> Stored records
* * *

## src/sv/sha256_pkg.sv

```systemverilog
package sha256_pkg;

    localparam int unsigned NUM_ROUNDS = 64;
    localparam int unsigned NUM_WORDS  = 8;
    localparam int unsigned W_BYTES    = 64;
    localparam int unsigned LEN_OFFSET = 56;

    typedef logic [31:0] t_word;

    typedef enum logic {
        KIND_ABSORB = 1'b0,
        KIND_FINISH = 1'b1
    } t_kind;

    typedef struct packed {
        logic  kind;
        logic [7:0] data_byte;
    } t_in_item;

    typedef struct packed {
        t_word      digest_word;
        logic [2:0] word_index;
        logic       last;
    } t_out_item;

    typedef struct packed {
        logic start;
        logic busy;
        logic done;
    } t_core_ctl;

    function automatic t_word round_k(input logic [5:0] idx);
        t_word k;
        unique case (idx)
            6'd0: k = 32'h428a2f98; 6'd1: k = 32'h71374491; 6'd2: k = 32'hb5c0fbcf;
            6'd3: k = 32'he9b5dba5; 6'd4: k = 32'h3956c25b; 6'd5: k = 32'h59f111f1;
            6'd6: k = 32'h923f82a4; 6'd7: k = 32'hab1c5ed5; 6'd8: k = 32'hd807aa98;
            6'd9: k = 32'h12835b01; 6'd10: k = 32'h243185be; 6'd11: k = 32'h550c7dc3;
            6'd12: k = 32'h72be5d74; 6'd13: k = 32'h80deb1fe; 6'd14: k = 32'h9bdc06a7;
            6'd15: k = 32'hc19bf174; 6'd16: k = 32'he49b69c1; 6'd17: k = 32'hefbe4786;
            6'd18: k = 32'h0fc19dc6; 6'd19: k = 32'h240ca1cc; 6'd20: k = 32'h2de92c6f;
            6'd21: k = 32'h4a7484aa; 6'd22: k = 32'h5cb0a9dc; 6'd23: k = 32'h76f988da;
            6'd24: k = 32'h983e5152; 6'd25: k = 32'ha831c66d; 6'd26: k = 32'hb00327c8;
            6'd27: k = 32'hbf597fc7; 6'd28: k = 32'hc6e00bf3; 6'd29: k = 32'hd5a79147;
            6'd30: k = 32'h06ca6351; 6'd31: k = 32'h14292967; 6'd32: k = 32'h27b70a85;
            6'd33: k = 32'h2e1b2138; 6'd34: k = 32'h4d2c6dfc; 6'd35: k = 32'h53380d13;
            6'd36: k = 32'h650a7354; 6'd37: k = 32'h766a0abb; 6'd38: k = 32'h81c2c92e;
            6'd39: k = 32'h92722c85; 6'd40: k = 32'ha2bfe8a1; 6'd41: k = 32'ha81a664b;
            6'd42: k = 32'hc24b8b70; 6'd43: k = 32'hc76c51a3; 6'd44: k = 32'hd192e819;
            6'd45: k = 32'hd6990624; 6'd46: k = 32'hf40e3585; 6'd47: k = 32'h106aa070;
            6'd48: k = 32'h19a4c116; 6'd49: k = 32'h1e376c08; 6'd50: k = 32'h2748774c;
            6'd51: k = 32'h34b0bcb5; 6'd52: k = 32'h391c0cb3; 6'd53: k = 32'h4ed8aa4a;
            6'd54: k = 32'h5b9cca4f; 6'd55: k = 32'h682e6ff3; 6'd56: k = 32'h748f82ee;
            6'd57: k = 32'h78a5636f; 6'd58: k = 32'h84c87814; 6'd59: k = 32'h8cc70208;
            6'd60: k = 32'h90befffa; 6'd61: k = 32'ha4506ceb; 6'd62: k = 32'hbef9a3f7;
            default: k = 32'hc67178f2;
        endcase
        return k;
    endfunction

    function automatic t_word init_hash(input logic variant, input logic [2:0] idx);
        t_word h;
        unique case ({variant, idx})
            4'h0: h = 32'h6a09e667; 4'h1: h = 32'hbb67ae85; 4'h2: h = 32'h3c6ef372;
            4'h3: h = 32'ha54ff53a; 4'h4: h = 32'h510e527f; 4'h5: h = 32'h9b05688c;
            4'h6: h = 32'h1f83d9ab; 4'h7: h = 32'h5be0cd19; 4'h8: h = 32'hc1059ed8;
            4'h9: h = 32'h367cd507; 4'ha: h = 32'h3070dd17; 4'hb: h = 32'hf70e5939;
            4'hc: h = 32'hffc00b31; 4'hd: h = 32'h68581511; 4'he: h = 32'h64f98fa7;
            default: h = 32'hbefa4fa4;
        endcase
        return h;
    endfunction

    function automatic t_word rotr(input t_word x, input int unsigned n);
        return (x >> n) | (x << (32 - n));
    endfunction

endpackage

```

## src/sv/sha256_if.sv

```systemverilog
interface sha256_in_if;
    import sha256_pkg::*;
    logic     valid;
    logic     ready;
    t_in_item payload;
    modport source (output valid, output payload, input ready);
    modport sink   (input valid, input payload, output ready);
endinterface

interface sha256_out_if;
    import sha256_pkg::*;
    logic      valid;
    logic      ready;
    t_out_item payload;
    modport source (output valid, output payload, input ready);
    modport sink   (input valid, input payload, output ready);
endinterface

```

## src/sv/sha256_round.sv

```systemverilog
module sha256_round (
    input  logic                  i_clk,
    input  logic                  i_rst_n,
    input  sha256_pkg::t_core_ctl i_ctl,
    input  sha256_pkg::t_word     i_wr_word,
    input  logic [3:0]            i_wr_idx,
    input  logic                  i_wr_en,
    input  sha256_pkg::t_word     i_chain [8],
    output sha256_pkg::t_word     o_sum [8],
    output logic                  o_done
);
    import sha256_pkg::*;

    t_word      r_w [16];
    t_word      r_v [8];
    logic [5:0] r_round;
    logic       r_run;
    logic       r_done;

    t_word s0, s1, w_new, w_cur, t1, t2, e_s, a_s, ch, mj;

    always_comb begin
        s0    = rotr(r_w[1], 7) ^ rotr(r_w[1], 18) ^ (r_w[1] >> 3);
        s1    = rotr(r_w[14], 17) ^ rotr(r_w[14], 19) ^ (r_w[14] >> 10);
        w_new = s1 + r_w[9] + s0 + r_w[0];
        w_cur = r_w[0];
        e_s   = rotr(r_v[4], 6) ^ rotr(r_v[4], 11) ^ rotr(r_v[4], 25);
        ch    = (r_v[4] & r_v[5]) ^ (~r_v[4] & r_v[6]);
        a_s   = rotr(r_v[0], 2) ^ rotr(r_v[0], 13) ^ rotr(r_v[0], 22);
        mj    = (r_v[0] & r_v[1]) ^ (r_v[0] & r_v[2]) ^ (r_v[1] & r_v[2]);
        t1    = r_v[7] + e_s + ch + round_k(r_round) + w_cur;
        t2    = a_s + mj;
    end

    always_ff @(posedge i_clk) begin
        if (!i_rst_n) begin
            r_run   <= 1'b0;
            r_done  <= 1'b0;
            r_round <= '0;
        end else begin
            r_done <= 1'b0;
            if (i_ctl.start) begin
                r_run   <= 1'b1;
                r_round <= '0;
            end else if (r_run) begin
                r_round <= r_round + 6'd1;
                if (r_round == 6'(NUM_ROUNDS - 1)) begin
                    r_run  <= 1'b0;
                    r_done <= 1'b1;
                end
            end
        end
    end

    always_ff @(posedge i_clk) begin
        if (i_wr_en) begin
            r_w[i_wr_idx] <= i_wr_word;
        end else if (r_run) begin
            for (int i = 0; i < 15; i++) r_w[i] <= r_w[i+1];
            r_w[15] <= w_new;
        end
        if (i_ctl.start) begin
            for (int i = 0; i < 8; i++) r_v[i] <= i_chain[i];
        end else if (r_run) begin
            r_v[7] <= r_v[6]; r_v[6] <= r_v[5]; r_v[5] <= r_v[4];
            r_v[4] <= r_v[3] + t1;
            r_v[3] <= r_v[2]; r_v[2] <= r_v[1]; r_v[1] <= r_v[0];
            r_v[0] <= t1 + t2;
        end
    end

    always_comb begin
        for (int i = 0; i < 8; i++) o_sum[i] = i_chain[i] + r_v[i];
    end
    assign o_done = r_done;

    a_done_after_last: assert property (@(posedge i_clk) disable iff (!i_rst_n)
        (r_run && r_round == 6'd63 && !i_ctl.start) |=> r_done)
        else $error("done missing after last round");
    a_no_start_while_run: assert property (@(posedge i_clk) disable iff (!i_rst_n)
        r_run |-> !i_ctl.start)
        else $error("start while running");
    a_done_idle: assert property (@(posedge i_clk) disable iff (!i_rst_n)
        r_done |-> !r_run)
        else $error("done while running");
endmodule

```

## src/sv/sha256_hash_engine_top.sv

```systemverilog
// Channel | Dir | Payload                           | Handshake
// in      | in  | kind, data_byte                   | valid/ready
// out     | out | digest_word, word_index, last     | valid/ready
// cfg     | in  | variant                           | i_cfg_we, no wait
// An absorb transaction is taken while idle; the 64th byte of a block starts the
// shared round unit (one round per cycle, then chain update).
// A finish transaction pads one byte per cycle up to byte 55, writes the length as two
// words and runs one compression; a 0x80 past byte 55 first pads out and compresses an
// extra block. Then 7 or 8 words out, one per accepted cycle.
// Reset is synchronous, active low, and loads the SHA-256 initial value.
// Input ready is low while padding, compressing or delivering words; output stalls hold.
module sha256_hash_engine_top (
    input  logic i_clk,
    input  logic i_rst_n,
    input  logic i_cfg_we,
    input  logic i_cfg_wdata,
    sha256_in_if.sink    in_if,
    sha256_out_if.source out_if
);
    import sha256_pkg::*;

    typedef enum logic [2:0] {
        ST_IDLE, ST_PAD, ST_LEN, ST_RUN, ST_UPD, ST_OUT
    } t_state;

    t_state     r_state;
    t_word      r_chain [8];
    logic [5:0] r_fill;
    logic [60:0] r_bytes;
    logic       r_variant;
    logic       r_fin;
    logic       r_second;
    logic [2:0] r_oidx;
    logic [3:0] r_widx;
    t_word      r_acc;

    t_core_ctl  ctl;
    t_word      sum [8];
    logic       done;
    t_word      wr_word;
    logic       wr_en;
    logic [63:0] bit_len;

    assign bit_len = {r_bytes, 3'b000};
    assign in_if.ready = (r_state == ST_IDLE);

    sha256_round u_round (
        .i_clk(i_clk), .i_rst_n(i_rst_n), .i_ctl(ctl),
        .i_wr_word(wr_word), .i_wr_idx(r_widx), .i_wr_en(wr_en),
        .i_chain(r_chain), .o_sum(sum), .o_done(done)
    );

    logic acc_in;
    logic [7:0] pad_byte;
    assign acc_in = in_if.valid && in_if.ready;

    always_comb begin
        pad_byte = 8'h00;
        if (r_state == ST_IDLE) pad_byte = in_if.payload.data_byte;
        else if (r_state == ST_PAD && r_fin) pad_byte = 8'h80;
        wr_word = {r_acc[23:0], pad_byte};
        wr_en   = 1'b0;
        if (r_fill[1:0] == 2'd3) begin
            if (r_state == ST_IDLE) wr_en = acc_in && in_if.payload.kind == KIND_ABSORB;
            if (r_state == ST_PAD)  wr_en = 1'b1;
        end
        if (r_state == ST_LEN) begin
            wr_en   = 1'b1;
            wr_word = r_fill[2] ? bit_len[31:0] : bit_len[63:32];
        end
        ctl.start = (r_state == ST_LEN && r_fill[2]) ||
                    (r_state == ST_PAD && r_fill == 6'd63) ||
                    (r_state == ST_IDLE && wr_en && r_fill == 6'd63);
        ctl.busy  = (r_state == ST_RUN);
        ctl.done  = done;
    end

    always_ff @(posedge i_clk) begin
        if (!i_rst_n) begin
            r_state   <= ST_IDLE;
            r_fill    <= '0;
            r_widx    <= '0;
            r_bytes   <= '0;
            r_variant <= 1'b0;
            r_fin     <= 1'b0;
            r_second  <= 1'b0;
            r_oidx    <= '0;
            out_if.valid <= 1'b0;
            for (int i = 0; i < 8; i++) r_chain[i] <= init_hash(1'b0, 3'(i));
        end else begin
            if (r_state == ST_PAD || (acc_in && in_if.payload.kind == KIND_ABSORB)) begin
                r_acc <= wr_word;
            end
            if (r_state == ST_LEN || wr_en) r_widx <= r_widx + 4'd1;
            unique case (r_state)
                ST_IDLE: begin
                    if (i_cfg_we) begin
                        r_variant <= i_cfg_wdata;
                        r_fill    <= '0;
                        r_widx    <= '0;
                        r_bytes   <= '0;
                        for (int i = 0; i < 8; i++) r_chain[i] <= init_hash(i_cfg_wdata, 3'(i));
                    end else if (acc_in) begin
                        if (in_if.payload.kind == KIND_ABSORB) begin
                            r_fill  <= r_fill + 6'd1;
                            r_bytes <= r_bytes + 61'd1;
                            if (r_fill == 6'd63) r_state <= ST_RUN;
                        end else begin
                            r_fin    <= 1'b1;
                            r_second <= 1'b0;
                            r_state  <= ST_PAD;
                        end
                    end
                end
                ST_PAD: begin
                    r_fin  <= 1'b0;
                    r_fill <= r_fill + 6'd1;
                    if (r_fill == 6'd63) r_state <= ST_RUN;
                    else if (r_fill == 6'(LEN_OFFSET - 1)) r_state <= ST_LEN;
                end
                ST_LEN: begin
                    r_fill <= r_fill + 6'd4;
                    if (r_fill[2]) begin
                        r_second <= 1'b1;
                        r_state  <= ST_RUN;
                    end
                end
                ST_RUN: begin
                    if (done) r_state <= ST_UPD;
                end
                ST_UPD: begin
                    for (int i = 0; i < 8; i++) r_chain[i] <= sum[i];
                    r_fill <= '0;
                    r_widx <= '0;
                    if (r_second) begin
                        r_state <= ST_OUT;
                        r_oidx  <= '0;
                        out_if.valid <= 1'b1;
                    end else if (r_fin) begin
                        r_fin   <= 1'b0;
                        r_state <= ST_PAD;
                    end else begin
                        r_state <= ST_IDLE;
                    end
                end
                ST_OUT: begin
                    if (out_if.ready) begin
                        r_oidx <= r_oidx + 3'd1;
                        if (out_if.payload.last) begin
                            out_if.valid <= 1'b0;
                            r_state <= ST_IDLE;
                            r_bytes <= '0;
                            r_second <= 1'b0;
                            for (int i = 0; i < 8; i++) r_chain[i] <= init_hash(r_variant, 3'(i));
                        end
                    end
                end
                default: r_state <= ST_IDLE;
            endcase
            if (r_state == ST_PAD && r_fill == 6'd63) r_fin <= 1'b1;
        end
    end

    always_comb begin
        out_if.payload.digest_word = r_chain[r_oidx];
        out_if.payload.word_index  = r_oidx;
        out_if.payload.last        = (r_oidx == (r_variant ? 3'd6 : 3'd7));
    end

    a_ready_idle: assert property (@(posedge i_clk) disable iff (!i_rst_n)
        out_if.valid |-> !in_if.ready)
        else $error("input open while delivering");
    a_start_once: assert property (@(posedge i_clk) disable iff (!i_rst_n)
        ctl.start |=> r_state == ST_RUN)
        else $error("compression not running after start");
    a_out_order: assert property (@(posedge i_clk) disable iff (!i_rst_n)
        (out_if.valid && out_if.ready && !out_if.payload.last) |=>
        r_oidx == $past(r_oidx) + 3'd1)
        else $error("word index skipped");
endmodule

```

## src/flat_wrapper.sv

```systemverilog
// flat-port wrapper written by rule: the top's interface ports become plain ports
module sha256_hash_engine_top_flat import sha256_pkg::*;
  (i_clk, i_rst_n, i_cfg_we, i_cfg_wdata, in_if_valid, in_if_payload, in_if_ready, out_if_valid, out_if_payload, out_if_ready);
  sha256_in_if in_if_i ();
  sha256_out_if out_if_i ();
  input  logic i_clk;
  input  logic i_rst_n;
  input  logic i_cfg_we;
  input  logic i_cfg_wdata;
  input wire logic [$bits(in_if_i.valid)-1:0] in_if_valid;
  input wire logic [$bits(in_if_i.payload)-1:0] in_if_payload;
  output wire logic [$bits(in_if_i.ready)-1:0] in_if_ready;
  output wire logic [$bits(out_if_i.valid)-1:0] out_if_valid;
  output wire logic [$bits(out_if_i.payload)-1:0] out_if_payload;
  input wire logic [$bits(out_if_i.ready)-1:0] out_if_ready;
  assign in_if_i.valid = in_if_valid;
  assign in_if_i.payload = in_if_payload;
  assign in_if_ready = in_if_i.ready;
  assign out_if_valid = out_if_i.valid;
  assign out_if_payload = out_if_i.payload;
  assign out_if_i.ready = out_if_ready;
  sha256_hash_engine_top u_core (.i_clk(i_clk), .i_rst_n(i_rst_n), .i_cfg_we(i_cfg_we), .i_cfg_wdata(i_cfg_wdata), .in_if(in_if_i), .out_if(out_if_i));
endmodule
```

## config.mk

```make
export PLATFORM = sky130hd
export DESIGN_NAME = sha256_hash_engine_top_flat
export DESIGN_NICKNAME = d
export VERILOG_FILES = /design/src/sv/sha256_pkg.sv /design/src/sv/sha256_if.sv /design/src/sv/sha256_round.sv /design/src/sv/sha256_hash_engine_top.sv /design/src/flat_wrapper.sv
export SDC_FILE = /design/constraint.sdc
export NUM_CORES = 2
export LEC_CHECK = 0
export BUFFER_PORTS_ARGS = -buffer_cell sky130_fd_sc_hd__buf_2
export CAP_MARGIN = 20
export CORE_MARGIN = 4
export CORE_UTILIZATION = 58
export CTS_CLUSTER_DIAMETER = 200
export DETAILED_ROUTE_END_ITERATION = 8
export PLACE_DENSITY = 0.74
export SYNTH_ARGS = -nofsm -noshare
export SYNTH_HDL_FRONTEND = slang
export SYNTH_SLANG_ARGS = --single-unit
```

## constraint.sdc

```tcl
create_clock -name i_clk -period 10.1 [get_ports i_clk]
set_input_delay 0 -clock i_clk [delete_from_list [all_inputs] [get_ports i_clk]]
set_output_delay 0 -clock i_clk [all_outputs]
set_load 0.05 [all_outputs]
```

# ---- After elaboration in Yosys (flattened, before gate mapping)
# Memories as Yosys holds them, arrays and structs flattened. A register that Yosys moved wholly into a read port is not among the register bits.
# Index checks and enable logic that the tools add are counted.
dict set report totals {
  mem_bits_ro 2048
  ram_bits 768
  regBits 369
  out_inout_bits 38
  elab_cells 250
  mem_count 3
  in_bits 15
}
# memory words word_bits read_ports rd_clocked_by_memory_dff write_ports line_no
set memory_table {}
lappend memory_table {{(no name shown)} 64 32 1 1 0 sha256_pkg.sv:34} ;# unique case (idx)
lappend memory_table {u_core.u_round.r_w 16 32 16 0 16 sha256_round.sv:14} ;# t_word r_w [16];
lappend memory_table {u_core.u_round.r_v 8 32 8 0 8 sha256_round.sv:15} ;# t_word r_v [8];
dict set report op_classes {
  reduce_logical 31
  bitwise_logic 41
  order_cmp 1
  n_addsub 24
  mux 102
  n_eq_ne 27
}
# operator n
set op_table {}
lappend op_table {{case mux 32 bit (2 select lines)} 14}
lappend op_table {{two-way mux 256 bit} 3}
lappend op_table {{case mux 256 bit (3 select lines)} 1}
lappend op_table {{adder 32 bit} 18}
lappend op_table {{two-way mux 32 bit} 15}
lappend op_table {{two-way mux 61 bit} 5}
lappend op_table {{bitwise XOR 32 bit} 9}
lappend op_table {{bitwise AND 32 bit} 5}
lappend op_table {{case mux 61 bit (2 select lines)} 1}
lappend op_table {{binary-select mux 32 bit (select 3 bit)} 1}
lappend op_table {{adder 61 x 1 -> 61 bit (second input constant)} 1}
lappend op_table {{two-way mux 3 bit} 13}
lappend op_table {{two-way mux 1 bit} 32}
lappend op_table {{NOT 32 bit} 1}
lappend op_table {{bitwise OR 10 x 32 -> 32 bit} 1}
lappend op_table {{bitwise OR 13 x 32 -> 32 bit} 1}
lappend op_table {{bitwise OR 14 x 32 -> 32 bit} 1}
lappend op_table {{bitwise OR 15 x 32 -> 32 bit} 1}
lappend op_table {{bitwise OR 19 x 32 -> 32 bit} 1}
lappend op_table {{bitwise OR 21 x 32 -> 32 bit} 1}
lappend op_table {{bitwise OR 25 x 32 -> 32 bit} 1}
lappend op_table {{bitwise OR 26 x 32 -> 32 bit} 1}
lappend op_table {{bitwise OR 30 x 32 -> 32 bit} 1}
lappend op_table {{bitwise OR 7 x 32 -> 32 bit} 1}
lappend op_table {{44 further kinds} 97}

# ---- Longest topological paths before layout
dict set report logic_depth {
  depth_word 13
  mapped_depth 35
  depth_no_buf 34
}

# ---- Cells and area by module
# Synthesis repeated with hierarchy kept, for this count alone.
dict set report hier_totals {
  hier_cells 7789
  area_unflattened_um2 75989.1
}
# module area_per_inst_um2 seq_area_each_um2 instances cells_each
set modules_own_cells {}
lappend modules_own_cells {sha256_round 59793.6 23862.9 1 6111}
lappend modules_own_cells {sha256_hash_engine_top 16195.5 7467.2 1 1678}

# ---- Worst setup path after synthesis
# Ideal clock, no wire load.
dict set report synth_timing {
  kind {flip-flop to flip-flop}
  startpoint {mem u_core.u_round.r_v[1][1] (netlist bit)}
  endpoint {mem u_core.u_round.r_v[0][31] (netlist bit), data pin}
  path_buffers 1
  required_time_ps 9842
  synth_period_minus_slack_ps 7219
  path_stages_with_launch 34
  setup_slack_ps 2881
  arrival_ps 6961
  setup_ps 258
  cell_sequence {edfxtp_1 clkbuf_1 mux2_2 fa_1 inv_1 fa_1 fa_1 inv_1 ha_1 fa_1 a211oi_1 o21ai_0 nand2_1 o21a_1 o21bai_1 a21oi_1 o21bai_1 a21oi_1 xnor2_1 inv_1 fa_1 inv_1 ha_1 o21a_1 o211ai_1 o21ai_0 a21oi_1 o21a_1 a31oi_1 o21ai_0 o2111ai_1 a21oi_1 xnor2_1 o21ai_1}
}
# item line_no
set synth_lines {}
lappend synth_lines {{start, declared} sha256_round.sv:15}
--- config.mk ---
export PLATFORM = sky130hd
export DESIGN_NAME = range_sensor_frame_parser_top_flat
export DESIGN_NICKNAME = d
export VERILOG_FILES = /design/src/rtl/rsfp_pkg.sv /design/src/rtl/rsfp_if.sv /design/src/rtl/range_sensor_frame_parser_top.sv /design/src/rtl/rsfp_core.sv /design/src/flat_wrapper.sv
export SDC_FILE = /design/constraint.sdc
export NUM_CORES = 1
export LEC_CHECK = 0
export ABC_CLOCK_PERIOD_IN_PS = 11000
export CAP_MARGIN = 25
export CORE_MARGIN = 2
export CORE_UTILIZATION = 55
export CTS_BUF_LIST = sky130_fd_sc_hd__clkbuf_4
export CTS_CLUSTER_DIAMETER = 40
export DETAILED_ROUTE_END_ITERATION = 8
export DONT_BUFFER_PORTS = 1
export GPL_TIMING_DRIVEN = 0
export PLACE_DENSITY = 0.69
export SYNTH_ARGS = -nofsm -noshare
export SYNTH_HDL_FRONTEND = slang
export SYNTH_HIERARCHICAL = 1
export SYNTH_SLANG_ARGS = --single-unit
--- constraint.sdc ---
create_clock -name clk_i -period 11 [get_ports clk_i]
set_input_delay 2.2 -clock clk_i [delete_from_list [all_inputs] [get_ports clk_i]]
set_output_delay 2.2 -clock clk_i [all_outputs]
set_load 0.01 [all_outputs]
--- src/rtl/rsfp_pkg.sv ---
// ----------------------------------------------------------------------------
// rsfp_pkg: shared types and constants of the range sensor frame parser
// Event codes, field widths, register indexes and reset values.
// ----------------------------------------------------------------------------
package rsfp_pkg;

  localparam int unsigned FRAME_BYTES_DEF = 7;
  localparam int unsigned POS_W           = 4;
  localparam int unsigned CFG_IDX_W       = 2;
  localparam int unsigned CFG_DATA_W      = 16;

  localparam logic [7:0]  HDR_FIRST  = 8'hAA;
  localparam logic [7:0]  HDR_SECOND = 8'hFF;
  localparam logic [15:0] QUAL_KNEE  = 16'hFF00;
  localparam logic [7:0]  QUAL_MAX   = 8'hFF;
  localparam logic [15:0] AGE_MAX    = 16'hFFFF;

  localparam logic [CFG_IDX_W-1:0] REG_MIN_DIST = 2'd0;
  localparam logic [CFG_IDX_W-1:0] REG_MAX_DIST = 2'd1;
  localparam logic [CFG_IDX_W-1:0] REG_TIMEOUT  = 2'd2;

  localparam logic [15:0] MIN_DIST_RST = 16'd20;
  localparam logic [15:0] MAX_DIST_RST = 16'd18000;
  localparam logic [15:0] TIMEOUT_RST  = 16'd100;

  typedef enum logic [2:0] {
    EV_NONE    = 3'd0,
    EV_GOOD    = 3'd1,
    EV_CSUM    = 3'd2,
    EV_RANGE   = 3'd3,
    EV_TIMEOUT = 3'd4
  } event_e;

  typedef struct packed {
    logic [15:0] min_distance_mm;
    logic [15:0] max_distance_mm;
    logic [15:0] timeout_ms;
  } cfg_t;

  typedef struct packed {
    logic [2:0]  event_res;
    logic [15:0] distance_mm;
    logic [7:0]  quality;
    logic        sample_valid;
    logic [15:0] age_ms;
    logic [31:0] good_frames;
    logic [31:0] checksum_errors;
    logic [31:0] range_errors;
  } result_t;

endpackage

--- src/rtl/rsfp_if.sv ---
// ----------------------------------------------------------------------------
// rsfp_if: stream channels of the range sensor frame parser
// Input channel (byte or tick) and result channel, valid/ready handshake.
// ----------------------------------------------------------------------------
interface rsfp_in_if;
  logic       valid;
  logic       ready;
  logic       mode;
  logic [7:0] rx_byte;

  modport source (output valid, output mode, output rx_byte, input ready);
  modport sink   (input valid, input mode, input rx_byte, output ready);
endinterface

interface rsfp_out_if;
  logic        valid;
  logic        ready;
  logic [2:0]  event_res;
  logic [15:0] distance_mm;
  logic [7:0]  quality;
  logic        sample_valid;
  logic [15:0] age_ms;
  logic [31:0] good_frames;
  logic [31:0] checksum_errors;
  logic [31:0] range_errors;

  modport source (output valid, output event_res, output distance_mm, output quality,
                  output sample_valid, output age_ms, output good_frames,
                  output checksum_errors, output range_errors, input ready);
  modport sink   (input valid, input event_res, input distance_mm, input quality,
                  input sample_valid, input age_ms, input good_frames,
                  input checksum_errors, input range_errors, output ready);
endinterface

* * *

Above are entries; state the number of lines among them that contain "transaction", and nothing else.

> Exercise output
2